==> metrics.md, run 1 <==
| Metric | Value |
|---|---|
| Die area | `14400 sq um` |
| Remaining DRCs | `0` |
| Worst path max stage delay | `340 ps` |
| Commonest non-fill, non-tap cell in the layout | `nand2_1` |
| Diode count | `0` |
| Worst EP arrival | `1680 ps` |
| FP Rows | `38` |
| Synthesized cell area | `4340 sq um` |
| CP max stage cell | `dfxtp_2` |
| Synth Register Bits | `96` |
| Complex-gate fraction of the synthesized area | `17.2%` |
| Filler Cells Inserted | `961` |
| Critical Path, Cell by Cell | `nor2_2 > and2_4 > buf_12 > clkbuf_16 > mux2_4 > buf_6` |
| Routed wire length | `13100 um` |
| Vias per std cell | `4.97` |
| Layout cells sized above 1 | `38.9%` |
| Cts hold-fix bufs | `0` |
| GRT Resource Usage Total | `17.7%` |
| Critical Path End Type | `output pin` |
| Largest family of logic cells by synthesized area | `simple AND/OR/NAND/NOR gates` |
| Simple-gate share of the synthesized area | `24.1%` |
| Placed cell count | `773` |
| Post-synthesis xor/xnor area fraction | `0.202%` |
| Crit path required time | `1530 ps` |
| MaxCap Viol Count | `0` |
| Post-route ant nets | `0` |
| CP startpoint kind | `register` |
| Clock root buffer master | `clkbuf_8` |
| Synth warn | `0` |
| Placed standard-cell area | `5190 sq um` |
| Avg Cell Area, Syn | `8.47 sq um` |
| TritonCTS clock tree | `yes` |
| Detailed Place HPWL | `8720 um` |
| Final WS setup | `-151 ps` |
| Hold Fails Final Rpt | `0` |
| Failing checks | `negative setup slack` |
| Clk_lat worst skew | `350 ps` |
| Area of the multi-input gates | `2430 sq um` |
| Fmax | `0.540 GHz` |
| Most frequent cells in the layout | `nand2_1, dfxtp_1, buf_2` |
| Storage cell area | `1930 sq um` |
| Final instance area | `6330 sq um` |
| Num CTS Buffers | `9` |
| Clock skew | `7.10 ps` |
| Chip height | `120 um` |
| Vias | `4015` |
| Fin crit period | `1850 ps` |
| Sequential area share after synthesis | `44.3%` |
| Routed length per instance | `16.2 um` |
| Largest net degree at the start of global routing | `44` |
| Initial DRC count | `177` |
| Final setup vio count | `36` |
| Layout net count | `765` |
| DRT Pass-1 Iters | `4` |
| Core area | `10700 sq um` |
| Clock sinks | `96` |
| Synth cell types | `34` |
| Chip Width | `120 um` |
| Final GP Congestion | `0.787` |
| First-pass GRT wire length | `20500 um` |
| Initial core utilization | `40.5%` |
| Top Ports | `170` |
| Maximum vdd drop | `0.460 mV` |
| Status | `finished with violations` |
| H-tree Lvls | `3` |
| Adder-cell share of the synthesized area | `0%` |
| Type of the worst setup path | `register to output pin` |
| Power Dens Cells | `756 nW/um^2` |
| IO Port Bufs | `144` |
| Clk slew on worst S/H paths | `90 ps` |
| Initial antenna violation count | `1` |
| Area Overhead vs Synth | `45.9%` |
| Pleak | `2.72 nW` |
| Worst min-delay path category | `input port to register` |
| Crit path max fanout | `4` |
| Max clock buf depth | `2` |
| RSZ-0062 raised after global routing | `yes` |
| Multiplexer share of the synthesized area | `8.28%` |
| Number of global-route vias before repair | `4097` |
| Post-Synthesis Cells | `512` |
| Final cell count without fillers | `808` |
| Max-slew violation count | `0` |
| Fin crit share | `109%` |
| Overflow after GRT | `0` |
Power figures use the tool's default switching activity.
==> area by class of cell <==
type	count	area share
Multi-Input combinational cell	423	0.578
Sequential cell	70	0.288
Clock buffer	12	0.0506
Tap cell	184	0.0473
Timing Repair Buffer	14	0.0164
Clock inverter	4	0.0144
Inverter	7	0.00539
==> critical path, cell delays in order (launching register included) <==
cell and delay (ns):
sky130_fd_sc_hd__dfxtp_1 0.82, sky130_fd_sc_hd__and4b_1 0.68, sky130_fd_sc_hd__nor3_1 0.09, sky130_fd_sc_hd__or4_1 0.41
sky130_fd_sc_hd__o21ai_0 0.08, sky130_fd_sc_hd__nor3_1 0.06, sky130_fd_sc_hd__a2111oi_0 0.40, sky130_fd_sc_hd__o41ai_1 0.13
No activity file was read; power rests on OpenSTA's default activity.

^^^^^^^^^^^^^^^^

** About this task **
Would you copy out exactly the lines above that start at the one containing "Sequential area share" and end at the one containing "H-tree Lvls |", inclusive?

** Problem solution **
| Sequential area share after synthesis | `44.3%` |
| Routed length per instance | `16.2 um` |
| Largest net degree at the start of global routing | `44` |
| Initial DRC count | `177` |
| Final setup vio count | `36` |
| Layout net count | `765` |
| DRT Pass-1 Iters | `4` |
| Core area | `10700 sq um` |
| Clock sinks | `96` |
| Synth cell types | `34` |
| Chip Width | `120 um` |
| Final GP Congestion | `0.787` |
| First-pass GRT wire length | `20500 um` |
| Initial core utilization | `40.5%` |
| Top Ports | `170` |
| Maximum vdd drop | `0.460 mV` |
| Status | `finished with violations` |
| H-tree Lvls | `3` |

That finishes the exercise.